Exercise instructions: Report every line below that holds the word "assign".

·····

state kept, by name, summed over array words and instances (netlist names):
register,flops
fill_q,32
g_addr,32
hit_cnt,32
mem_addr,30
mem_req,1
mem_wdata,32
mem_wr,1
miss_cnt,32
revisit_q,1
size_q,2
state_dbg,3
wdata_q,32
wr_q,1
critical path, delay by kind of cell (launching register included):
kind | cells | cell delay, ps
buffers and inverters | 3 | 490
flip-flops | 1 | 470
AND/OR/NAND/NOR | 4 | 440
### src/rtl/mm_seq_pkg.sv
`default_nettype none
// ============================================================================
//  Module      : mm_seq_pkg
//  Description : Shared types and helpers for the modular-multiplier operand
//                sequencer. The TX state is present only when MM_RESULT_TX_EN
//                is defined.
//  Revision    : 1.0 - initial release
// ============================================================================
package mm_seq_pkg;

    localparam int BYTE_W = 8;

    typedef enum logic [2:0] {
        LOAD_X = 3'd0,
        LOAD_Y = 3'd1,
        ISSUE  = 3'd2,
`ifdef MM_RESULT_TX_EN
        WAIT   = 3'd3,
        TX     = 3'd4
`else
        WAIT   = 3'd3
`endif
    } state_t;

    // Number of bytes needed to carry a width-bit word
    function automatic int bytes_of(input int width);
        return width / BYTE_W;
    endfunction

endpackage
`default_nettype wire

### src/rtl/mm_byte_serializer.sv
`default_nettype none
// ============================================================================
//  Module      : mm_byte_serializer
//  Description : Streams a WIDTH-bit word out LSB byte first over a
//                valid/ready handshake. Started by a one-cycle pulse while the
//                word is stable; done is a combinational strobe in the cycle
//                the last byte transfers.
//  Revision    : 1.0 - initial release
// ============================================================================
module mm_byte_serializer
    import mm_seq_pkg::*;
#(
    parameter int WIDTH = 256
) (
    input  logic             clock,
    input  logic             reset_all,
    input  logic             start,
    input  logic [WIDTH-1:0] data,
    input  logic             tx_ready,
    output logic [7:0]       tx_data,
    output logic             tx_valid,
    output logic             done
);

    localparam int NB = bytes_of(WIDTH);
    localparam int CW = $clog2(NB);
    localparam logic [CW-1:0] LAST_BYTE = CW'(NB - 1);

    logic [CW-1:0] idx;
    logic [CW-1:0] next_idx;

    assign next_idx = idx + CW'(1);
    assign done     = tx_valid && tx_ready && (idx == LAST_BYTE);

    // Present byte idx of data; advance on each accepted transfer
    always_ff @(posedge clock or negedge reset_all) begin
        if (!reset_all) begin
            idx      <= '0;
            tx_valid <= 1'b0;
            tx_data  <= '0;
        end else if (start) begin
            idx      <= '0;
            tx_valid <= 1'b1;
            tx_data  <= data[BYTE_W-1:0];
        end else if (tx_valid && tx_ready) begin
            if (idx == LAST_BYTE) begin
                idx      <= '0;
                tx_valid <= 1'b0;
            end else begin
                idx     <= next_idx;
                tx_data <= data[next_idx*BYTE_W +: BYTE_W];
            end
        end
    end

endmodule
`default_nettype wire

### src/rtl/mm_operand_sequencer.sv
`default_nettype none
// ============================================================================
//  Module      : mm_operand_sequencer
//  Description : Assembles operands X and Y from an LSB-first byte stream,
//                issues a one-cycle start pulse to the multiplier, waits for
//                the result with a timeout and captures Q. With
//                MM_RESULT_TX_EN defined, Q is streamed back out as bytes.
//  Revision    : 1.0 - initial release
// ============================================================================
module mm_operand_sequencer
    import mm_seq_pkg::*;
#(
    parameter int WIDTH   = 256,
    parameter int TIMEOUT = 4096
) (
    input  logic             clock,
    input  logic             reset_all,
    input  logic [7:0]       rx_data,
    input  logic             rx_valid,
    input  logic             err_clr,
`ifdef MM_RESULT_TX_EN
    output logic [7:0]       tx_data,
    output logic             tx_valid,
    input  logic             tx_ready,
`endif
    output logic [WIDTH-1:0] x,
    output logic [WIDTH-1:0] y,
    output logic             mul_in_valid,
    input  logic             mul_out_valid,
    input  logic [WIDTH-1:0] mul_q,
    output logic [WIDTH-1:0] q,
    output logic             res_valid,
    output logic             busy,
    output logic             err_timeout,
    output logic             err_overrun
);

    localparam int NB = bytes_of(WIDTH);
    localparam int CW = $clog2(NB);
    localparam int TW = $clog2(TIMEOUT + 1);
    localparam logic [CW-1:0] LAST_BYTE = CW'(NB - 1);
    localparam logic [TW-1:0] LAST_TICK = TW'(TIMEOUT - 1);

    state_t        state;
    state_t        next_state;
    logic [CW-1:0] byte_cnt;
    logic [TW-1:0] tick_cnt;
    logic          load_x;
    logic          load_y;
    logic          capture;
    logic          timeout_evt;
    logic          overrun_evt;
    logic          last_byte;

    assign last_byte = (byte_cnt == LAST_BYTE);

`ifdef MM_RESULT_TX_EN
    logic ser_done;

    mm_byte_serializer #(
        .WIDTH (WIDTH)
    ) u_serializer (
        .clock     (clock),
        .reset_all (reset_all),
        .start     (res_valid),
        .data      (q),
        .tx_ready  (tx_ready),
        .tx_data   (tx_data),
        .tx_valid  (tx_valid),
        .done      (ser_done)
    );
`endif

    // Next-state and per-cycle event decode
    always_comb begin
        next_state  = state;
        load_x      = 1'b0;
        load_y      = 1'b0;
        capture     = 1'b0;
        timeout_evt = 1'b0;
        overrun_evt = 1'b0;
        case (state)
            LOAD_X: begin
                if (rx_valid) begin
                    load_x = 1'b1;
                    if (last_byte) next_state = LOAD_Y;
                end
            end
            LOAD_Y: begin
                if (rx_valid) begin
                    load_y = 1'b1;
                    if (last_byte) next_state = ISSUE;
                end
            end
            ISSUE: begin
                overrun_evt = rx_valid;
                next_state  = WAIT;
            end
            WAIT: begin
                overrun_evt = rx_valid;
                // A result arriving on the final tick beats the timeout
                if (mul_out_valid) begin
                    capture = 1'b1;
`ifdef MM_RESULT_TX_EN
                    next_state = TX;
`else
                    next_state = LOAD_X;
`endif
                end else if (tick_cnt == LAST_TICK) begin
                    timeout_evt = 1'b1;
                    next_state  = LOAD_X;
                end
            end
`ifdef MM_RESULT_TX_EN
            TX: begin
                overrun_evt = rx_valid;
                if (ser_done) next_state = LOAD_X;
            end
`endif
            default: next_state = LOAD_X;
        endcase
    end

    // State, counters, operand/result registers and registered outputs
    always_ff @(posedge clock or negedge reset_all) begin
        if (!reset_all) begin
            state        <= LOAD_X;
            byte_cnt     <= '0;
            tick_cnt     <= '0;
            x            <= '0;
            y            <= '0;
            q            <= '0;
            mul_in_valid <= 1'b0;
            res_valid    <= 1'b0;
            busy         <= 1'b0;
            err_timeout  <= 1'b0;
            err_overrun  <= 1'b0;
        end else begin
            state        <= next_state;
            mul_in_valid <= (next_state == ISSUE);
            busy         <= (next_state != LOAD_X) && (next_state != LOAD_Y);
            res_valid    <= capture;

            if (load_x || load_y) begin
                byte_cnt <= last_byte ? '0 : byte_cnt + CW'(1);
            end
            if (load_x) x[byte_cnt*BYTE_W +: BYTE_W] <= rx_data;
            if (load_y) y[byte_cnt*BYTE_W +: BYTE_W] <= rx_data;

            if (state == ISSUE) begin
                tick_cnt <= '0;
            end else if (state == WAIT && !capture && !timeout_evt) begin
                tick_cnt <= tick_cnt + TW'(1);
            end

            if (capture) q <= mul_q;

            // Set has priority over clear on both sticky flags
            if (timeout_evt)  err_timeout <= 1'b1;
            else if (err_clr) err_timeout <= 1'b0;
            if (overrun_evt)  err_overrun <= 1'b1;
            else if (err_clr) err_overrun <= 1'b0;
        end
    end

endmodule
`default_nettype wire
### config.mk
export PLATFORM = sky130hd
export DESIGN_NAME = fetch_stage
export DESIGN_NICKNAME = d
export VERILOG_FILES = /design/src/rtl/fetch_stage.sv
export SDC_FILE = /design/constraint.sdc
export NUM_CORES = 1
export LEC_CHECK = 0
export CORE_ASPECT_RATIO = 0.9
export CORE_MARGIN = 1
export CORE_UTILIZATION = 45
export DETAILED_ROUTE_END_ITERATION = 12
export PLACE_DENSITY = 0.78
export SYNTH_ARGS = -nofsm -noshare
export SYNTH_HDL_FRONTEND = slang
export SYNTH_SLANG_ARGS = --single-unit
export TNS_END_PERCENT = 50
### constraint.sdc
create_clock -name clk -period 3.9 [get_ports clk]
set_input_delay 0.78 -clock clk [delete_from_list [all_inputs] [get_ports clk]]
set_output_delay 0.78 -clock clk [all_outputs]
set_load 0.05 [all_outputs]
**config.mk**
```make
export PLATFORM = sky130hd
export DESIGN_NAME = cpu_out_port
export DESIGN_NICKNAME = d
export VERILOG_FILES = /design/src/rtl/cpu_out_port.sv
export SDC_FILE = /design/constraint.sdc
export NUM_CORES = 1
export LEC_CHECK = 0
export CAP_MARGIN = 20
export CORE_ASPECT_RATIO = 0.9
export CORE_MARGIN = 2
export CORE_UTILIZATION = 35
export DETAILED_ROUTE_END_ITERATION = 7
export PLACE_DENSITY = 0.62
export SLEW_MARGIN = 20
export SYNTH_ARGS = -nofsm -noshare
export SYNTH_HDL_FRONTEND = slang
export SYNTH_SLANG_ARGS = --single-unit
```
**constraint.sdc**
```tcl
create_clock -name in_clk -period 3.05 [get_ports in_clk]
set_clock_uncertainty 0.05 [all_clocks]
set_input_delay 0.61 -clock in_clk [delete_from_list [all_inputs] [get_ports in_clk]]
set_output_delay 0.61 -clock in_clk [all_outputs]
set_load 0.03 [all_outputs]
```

·····

Response:
    assign next_idx = idx + CW'(1);
    assign done     = tx_valid && tx_ready && (idx == LAST_BYTE);
    assign last_byte = (byte_cnt == LAST_BYTE);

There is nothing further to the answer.